◆ Stored items from a collection:
══════════════════════════════

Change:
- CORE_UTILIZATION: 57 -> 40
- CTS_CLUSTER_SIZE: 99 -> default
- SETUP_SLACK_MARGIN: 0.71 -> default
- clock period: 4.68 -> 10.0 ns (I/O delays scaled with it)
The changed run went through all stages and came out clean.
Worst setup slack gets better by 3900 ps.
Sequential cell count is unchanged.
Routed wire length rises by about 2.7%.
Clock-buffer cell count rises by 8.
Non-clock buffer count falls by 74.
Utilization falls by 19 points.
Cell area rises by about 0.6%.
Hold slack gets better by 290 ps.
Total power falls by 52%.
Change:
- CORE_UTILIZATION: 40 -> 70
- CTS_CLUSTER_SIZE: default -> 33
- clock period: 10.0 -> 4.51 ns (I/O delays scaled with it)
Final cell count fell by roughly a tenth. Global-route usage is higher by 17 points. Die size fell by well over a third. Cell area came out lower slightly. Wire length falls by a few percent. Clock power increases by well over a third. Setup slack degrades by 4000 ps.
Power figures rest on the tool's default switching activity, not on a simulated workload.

══════════════════════════════

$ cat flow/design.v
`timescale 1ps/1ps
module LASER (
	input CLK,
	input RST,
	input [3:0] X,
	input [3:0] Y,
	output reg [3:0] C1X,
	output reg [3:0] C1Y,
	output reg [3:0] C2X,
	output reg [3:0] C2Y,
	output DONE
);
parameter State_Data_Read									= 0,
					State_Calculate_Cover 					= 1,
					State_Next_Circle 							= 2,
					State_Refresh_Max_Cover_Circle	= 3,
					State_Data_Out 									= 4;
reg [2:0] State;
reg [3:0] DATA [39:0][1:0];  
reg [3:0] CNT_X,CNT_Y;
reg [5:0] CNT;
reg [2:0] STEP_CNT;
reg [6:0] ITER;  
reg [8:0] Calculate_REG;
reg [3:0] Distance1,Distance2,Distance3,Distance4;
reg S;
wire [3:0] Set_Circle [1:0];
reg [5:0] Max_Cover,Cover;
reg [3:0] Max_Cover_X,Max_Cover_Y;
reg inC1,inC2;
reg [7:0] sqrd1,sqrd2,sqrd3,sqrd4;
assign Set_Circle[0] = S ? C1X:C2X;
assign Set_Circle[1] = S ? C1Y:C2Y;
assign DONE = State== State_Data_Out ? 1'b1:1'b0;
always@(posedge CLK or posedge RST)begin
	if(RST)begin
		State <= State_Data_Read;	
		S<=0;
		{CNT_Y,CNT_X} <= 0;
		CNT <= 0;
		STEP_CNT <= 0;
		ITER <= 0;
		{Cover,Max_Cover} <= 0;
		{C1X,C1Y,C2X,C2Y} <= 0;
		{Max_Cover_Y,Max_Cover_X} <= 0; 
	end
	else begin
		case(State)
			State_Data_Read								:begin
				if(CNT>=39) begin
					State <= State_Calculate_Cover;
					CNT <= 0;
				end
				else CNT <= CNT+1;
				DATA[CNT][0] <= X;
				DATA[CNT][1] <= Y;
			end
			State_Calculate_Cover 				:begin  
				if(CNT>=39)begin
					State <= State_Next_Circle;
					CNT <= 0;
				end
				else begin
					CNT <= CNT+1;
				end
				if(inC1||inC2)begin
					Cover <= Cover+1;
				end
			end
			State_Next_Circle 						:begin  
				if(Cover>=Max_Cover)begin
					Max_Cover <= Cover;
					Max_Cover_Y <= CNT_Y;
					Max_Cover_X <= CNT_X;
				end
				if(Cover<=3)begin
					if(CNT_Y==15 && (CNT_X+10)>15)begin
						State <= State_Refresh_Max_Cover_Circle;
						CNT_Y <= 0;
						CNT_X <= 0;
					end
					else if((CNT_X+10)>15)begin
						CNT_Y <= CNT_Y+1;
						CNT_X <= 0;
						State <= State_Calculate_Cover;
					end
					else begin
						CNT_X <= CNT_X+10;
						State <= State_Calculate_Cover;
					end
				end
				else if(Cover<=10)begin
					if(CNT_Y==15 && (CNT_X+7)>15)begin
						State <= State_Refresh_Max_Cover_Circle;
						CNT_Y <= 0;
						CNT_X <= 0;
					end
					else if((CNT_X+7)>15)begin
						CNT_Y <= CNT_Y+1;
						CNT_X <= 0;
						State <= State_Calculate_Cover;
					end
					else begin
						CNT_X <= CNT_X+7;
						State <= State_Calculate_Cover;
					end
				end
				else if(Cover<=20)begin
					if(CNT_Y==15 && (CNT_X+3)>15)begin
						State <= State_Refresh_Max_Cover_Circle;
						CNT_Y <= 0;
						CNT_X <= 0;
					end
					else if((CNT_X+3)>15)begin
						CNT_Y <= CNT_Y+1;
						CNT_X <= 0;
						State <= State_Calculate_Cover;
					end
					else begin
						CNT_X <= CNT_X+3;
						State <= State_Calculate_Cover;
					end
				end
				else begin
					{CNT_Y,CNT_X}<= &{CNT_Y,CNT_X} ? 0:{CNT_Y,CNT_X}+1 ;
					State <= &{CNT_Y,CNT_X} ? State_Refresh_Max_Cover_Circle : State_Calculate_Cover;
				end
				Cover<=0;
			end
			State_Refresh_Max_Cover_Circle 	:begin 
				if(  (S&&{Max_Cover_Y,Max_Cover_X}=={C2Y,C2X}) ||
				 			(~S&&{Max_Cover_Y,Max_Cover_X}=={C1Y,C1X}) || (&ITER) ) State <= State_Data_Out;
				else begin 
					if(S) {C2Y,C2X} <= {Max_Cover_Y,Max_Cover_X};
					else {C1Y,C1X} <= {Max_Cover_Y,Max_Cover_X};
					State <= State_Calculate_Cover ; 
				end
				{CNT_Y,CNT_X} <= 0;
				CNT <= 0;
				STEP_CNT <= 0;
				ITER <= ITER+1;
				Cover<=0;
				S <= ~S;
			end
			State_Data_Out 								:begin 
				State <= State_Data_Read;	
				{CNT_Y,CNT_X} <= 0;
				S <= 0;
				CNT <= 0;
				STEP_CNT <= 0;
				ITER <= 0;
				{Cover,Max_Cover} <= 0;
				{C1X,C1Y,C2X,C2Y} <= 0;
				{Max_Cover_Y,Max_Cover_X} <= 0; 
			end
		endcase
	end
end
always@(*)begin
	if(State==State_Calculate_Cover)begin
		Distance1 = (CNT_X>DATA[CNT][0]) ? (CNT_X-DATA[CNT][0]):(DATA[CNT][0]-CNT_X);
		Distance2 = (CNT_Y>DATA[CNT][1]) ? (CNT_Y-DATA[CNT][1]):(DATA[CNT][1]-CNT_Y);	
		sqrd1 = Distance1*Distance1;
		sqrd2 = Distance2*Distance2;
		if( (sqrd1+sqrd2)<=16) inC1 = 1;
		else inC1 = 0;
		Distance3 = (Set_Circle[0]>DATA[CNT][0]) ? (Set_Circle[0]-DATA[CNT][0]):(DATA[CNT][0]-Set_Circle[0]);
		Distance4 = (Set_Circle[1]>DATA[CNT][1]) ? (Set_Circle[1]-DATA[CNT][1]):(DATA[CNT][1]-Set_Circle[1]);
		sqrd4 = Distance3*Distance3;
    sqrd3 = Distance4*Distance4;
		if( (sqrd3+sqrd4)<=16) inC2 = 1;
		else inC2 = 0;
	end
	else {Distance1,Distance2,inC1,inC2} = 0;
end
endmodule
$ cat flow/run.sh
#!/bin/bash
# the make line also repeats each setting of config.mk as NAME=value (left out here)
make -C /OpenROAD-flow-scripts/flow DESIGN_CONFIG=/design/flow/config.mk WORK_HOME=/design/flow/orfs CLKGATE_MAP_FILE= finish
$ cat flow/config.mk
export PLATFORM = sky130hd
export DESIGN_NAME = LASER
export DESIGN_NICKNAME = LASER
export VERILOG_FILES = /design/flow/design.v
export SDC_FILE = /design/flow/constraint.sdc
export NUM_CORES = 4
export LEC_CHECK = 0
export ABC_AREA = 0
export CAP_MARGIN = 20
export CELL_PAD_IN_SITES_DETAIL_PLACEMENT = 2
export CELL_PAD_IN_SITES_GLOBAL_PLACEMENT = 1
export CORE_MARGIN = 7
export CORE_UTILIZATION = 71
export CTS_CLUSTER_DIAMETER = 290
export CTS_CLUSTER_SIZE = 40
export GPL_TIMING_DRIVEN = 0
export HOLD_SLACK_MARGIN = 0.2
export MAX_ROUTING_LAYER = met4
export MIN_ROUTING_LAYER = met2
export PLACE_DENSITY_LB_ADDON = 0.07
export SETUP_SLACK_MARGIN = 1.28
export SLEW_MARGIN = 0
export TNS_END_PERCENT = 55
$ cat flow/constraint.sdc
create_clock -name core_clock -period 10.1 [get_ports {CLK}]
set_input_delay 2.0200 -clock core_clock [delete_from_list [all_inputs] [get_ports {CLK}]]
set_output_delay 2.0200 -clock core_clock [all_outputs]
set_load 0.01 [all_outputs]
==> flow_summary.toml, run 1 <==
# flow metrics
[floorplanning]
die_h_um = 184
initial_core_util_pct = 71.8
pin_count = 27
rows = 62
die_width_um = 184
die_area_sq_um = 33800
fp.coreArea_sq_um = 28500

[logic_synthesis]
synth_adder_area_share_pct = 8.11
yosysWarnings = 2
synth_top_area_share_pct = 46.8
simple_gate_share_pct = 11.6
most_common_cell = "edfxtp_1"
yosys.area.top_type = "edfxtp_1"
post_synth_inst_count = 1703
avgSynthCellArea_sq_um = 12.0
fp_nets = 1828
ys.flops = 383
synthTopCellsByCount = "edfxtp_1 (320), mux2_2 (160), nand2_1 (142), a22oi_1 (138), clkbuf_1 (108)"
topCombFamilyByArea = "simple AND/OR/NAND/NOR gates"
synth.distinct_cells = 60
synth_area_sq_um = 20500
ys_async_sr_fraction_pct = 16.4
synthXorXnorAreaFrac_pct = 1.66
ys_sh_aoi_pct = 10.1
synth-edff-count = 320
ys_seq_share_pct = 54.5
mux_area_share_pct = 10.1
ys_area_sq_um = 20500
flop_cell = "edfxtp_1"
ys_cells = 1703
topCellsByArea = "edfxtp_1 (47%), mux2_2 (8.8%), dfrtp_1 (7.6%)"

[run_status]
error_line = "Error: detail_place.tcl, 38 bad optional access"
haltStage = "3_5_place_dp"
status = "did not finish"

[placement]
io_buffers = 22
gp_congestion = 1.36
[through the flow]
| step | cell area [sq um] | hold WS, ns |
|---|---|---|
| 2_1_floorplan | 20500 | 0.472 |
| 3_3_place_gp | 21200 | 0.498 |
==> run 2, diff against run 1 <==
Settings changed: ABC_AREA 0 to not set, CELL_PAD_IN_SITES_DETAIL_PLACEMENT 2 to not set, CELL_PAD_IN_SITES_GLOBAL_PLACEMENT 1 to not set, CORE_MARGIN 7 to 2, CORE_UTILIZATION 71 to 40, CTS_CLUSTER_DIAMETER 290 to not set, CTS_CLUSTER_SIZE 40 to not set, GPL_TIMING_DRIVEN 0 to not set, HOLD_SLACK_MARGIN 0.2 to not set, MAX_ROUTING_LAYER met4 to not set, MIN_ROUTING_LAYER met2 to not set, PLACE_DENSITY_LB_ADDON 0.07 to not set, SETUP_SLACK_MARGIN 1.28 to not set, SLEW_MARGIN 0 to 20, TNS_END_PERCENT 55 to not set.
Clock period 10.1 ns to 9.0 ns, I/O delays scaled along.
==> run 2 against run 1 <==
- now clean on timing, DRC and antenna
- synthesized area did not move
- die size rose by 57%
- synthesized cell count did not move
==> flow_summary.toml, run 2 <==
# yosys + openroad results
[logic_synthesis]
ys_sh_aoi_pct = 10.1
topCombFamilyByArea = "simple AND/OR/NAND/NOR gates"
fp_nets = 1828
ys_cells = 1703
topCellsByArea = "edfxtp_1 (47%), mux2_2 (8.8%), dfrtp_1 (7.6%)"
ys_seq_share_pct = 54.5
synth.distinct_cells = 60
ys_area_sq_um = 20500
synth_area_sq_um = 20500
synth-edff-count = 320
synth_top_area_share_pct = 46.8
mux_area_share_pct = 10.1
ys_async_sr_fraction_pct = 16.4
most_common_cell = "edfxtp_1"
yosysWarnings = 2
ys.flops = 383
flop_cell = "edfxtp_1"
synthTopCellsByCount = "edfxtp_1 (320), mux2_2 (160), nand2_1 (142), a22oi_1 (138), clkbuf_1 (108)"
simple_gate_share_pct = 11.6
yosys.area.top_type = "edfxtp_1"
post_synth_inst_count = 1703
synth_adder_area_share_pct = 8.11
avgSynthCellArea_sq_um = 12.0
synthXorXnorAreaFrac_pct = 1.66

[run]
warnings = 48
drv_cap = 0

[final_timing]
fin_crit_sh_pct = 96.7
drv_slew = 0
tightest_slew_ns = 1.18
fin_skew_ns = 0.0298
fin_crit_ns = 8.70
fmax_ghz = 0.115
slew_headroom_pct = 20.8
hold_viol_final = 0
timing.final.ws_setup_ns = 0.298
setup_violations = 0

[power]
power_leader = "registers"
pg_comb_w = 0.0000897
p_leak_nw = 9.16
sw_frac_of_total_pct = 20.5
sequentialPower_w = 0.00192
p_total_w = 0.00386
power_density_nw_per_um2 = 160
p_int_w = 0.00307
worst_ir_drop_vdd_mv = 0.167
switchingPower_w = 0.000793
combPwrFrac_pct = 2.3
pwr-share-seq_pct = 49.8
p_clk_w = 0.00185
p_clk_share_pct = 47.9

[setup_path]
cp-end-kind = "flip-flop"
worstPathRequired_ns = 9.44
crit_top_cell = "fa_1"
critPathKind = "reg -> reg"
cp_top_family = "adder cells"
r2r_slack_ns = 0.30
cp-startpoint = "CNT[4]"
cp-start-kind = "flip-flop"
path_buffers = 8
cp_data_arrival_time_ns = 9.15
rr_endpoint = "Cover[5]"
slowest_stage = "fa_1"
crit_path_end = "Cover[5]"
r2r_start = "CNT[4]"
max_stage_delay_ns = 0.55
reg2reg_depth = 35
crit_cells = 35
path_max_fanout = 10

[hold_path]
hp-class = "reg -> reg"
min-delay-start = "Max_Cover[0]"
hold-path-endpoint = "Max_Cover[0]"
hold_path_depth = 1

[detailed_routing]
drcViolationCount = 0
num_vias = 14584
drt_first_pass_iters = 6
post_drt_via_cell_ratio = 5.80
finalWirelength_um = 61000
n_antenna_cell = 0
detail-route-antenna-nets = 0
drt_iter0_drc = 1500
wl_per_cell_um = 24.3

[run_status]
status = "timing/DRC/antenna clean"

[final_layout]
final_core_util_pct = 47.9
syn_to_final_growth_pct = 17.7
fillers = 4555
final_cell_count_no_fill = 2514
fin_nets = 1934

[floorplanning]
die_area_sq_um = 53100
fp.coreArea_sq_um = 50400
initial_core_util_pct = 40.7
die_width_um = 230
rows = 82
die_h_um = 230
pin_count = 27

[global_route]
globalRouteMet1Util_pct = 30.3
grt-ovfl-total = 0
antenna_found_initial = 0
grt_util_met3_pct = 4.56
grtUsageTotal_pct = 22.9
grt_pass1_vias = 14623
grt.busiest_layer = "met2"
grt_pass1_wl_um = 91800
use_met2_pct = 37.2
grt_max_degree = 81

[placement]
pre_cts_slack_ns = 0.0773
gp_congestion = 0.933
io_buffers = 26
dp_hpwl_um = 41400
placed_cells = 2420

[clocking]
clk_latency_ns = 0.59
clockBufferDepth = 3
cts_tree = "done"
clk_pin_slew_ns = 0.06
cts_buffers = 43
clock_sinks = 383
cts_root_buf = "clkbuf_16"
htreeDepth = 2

══════════════════════════════

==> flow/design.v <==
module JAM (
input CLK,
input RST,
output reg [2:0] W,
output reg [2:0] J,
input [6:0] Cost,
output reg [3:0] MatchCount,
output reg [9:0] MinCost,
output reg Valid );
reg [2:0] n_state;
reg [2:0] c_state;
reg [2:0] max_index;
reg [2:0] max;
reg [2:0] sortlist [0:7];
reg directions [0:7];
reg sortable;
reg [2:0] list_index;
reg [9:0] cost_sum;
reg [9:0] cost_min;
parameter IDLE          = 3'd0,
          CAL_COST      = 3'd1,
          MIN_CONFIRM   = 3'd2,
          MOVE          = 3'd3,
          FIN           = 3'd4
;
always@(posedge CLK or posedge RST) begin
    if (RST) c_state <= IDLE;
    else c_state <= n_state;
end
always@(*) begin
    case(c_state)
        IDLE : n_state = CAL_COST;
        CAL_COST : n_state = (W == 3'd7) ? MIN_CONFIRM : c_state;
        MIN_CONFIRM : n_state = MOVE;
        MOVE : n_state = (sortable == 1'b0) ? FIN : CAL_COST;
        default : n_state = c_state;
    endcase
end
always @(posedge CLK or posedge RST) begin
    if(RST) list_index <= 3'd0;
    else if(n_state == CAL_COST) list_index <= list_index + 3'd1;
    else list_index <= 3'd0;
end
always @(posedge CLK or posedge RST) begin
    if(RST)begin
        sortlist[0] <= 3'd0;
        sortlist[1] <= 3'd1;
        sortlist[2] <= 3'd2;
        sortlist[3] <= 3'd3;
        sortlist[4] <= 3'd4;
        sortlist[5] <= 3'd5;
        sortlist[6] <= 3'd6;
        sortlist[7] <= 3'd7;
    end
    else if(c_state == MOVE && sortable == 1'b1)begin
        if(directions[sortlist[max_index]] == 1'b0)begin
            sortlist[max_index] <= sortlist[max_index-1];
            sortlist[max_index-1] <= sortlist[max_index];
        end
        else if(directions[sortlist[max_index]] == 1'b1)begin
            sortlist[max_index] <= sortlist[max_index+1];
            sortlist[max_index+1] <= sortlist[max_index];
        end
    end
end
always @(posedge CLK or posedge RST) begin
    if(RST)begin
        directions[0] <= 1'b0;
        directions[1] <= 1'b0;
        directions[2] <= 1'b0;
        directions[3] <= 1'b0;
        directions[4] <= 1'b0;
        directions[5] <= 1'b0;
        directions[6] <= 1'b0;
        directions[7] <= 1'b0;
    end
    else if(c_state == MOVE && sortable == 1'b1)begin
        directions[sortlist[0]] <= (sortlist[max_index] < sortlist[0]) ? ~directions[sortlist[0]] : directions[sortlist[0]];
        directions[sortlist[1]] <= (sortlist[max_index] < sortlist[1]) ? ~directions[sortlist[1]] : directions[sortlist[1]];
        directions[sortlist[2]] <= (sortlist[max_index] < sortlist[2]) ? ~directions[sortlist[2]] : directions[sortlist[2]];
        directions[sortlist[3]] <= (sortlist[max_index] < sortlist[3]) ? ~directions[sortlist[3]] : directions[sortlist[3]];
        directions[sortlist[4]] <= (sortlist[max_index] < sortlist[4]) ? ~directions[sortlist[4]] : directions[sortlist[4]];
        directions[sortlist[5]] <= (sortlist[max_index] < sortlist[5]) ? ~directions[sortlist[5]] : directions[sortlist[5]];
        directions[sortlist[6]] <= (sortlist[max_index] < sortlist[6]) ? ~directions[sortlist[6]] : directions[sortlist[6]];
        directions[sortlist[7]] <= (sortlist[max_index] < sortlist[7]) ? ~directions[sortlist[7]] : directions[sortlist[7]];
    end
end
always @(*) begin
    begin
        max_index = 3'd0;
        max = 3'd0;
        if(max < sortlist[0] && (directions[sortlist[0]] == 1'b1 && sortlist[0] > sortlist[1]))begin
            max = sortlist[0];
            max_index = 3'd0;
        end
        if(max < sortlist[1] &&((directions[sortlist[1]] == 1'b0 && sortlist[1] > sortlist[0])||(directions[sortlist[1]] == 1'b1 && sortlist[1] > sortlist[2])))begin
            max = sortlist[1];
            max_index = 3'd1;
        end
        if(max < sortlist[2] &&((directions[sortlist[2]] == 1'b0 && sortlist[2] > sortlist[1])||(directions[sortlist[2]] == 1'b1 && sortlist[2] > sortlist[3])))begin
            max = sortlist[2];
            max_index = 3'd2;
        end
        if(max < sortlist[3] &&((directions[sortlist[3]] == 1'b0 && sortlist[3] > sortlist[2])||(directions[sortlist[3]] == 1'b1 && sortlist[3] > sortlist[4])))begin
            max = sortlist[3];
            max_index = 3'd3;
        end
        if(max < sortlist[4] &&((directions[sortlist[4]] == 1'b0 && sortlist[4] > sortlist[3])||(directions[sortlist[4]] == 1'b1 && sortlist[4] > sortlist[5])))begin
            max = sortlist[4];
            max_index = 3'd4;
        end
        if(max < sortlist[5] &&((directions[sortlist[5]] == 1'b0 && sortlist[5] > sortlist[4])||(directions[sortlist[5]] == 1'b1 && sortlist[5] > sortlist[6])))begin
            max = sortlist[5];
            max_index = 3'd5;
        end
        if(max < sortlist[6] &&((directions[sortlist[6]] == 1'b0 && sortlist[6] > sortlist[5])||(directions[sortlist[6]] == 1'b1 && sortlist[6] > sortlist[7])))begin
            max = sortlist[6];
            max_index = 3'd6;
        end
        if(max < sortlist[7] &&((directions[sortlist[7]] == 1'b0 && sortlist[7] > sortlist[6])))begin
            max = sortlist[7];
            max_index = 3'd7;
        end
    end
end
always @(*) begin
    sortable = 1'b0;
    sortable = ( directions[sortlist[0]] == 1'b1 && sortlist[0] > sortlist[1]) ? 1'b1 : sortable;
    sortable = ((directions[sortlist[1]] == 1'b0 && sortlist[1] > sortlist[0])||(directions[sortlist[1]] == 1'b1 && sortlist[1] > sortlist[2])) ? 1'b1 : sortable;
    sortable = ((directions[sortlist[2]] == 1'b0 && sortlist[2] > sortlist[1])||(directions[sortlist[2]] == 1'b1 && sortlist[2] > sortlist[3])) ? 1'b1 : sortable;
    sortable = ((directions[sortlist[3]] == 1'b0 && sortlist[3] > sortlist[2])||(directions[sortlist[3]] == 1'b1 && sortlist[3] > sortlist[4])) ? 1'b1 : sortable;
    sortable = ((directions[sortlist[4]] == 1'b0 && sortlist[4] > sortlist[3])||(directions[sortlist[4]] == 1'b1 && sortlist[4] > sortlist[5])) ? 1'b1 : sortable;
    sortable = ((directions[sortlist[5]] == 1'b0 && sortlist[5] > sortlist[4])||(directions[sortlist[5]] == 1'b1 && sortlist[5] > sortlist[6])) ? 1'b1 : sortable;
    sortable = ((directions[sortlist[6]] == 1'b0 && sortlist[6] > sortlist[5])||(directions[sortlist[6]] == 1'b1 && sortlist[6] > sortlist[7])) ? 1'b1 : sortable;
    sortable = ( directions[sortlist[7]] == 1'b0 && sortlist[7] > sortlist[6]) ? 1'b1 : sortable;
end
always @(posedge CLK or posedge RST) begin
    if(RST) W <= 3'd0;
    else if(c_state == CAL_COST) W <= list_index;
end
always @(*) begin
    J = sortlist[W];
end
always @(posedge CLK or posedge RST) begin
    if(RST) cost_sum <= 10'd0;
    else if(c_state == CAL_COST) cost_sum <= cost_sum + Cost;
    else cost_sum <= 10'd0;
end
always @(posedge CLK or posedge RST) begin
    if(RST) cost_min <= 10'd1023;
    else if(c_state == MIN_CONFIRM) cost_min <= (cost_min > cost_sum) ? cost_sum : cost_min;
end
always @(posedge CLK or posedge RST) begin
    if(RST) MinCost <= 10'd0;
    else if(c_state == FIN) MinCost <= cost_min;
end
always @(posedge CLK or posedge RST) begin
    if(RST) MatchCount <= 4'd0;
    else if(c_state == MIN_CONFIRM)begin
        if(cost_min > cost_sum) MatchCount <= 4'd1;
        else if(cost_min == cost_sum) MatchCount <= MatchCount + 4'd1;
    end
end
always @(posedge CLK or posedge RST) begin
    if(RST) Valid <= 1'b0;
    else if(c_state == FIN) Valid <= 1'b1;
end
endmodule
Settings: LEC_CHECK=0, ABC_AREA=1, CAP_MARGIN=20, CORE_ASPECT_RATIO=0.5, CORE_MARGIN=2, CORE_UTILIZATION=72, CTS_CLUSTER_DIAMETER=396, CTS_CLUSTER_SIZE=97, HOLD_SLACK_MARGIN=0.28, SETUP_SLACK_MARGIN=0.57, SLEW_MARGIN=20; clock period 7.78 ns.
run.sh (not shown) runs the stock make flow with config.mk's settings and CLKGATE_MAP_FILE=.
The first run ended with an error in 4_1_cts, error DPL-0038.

══════════════════════════════

◆ What is expected:
Reproduce only the lines above spanning from the line containing "Routed wire length rises by about 2.7%." through the line containing "Power figures rest", word for word.

◆ Reply to the exercise:
Routed wire length rises by about 2.7%.
Clock-buffer cell count rises by 8.
Non-clock buffer count falls by 74.
Utilization falls by 19 points.
Cell area rises by about 0.6%.
Hold slack gets better by 290 ps.
Total power falls by 52%.
Change:
- CORE_UTILIZATION: 40 -> 70
- CTS_CLUSTER_SIZE: default -> 33
- clock period: 10.0 -> 4.51 ns (I/O delays scaled with it)
Final cell count fell by roughly a tenth. Global-route usage is higher by 17 points. Die size fell by well over a third. Cell area came out lower slightly. Wire length falls by a few percent. Clock power increases by well over a third. Setup slack degrades by 4000 ps.
Power figures rest on the tool's default switching activity, not on a simulated workload.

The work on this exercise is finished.